# SUMOylation of Voltage-Gated Sodium Channels In Neuronal Hyperexcitability of Alzheimer’s Dementia

> **NIH NIH R01** · UNIVERSITY OF IOWA · 2022 · $386,250

## Abstract

Modification of neuronal ion channels by Small Ubiquitin-like Modifiers (SUMOs) has been
observed in brains of patients with Alzheimer’s Dementia (AD). However, the functional
consequences of SUMOylation of neuronal ions channels, and the role of SUMOylation in
alterations in neuronal electrophysiology observed in AD, remain largely unknown.
Neuronal hyperexcitability contributes to the cognitive defects in AD. Neuronal voltage-gated
sodium channels (Nav1.1/1.2/1.6) are integral to neuronal excitation.

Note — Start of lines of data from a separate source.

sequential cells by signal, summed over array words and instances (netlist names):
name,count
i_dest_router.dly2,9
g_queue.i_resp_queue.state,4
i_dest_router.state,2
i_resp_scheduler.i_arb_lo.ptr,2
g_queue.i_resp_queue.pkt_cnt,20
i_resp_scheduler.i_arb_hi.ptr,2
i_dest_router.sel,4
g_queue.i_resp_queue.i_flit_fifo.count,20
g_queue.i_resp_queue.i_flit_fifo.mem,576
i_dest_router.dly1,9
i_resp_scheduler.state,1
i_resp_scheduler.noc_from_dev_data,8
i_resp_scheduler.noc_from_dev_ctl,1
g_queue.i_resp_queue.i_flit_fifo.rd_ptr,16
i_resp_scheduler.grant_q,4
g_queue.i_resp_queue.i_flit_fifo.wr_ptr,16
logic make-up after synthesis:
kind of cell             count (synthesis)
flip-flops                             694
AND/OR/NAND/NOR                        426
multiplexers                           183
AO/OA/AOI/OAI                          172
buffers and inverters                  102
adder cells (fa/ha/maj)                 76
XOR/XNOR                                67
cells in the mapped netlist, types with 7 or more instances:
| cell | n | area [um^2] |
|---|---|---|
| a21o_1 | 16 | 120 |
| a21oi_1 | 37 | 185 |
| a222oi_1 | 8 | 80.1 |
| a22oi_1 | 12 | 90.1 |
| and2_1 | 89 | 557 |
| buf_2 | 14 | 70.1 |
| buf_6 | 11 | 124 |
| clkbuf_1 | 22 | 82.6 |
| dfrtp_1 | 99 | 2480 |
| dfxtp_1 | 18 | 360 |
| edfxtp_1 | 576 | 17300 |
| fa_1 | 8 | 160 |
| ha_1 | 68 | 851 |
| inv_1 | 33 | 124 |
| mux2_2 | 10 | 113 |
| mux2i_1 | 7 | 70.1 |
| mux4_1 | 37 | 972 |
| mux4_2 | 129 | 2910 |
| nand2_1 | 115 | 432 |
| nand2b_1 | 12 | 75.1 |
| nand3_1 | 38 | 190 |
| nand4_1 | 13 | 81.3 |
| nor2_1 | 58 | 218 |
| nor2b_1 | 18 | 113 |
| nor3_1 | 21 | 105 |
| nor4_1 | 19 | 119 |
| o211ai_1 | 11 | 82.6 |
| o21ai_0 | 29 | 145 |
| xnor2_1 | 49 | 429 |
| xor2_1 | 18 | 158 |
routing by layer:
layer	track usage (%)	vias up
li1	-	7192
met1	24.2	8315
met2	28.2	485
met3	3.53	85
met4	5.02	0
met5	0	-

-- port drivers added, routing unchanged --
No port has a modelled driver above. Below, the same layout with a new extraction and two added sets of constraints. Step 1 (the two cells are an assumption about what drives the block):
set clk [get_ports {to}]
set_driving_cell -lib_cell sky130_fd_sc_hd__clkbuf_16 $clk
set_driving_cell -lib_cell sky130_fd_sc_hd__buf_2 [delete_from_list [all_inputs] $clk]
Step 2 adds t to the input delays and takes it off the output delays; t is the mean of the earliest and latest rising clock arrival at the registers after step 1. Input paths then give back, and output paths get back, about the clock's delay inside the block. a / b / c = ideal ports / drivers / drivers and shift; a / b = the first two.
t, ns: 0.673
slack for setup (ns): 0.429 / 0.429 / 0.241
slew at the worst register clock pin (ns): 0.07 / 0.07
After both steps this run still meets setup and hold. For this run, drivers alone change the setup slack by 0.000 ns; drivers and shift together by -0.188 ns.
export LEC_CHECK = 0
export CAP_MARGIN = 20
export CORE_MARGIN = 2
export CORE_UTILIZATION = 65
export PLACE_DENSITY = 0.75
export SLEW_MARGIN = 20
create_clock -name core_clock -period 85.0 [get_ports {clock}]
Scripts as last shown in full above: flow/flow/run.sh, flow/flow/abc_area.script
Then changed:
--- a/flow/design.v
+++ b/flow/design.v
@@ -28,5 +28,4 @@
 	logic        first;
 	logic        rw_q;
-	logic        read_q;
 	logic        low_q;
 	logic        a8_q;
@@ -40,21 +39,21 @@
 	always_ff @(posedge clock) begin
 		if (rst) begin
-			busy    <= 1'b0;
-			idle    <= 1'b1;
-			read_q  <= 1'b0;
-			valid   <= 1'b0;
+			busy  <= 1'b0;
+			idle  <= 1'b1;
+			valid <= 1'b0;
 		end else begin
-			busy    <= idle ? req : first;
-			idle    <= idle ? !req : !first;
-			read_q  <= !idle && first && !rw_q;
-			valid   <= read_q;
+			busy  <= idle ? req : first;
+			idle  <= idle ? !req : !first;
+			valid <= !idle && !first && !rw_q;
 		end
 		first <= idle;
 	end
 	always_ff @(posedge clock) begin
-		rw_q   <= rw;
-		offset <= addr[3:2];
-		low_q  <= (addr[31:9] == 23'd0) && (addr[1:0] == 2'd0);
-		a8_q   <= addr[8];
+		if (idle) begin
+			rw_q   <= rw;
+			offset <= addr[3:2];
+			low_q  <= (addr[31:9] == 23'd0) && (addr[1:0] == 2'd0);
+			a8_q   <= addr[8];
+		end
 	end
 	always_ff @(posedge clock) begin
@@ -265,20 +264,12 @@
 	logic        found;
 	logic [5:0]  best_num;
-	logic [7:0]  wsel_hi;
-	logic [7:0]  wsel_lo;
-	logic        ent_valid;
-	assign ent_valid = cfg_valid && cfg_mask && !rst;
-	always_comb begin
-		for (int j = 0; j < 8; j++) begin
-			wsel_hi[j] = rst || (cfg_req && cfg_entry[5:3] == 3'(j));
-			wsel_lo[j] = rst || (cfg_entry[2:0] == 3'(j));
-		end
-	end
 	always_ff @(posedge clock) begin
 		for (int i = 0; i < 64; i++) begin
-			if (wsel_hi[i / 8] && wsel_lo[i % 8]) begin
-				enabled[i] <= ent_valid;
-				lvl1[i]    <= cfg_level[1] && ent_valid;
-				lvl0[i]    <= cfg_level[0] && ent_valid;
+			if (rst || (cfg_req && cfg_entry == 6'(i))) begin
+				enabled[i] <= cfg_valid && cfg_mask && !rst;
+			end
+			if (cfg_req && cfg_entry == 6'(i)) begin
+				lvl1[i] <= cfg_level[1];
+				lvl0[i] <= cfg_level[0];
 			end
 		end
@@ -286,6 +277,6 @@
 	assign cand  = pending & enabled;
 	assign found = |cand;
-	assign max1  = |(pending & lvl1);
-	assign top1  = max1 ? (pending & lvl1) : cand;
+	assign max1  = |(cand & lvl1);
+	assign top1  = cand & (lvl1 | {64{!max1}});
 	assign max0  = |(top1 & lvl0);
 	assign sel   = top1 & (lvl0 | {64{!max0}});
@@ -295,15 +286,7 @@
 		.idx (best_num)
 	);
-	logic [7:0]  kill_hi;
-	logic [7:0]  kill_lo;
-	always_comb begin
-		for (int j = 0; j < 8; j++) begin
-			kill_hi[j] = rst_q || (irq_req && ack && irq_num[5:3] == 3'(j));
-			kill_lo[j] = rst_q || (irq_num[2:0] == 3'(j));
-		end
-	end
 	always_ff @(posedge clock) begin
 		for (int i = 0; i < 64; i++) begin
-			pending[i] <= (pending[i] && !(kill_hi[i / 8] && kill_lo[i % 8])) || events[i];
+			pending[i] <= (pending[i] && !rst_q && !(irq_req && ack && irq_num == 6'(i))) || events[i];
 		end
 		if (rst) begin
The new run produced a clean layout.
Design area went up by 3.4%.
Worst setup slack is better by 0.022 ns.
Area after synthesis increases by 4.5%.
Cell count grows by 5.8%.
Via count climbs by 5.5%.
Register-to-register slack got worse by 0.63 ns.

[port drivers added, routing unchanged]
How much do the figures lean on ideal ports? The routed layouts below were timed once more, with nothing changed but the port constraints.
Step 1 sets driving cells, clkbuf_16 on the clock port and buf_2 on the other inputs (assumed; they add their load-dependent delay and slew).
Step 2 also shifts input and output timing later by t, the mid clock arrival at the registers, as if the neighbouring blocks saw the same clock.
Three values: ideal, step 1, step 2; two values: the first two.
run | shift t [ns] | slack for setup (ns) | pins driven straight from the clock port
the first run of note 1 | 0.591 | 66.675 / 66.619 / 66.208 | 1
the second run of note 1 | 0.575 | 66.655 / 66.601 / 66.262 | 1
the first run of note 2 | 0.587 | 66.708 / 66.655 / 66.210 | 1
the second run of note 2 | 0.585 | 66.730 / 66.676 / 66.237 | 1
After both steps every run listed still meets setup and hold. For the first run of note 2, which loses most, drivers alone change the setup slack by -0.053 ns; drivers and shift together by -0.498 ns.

Moreover, β-amyloid (Aβ)
peptides, which play a causal role in AD, alter the physiological properties and/or expression of
neuronal voltage-gated sodium channels. Our prior work, which forms the basis of the parent
grant, has shown that SUMOylation of the cardiac voltage-gated sodium channel Nav1.5 alters
channel properties, leading to an increase in the inward sodium current. The functionally relevant
SUMOylation motif we have identified in Nav1.5 is highly conserved among voltage-gated sodium
channels, including neuronal voltage-gated sodium channels. This suggests that physiology of
neuronal voltage-gated sodium channels is also subject to modification via SUMOylation.
In this supplement we will investigate the role of SUMOylation in regulating the functional
properties of neuronal voltage-gated sodium channels using state-of-the-art electrophysiological
methodologies, as well as novel SUMO-modifying reagents generated in the parent grant.
Therefore, this application falls within the scope of the parent grant. This supplement will also
explore whether SUMOylation can modulate neuronal excitability in the context of β-amyloid
toxicity through its impact on the post-translational landscape, surface expression, and
conductance properties of neuronal voltage-gated sodium channels.
These studies will open a new chapter in understanding how deregulation of neuronal excitability
via SUMOylation of neuronal sodium channels contributes to the pathogenesis of cognitive
impairment in AD.

## Key facts

- **NIH application ID:** 10496581
- **Project number:** 3R01HL115955-07S1
- **Recipient organization:** UNIVERSITY OF IOWA
- **Principal Investigator:** Kaikobad J. Irani
- **Activity code:** R01 (R01, R21, SBIR, etc.)
- **Funding institute:** NIH
- **Fiscal year:** 2022
- **Award amount:** $386,250
- **Award type:** 3
- **Project period:** 2013-06-15 → 2024-06-30

## Primary source

NIH RePORTER: https://reporter.nih.gov/project-details/10496581

## Citation

> US National Institutes of Health, RePORTER application 10496581, SUMOylation of Voltage-Gated Sodium Channels In Neuronal Hyperexcitability of Alzheimer’s Dementia (3R01HL115955-07S1). Retrieved via AI Analytics 2026-05-27 from https://api.ai-analytics.org/grant/nih/10496581. Licensed CC0.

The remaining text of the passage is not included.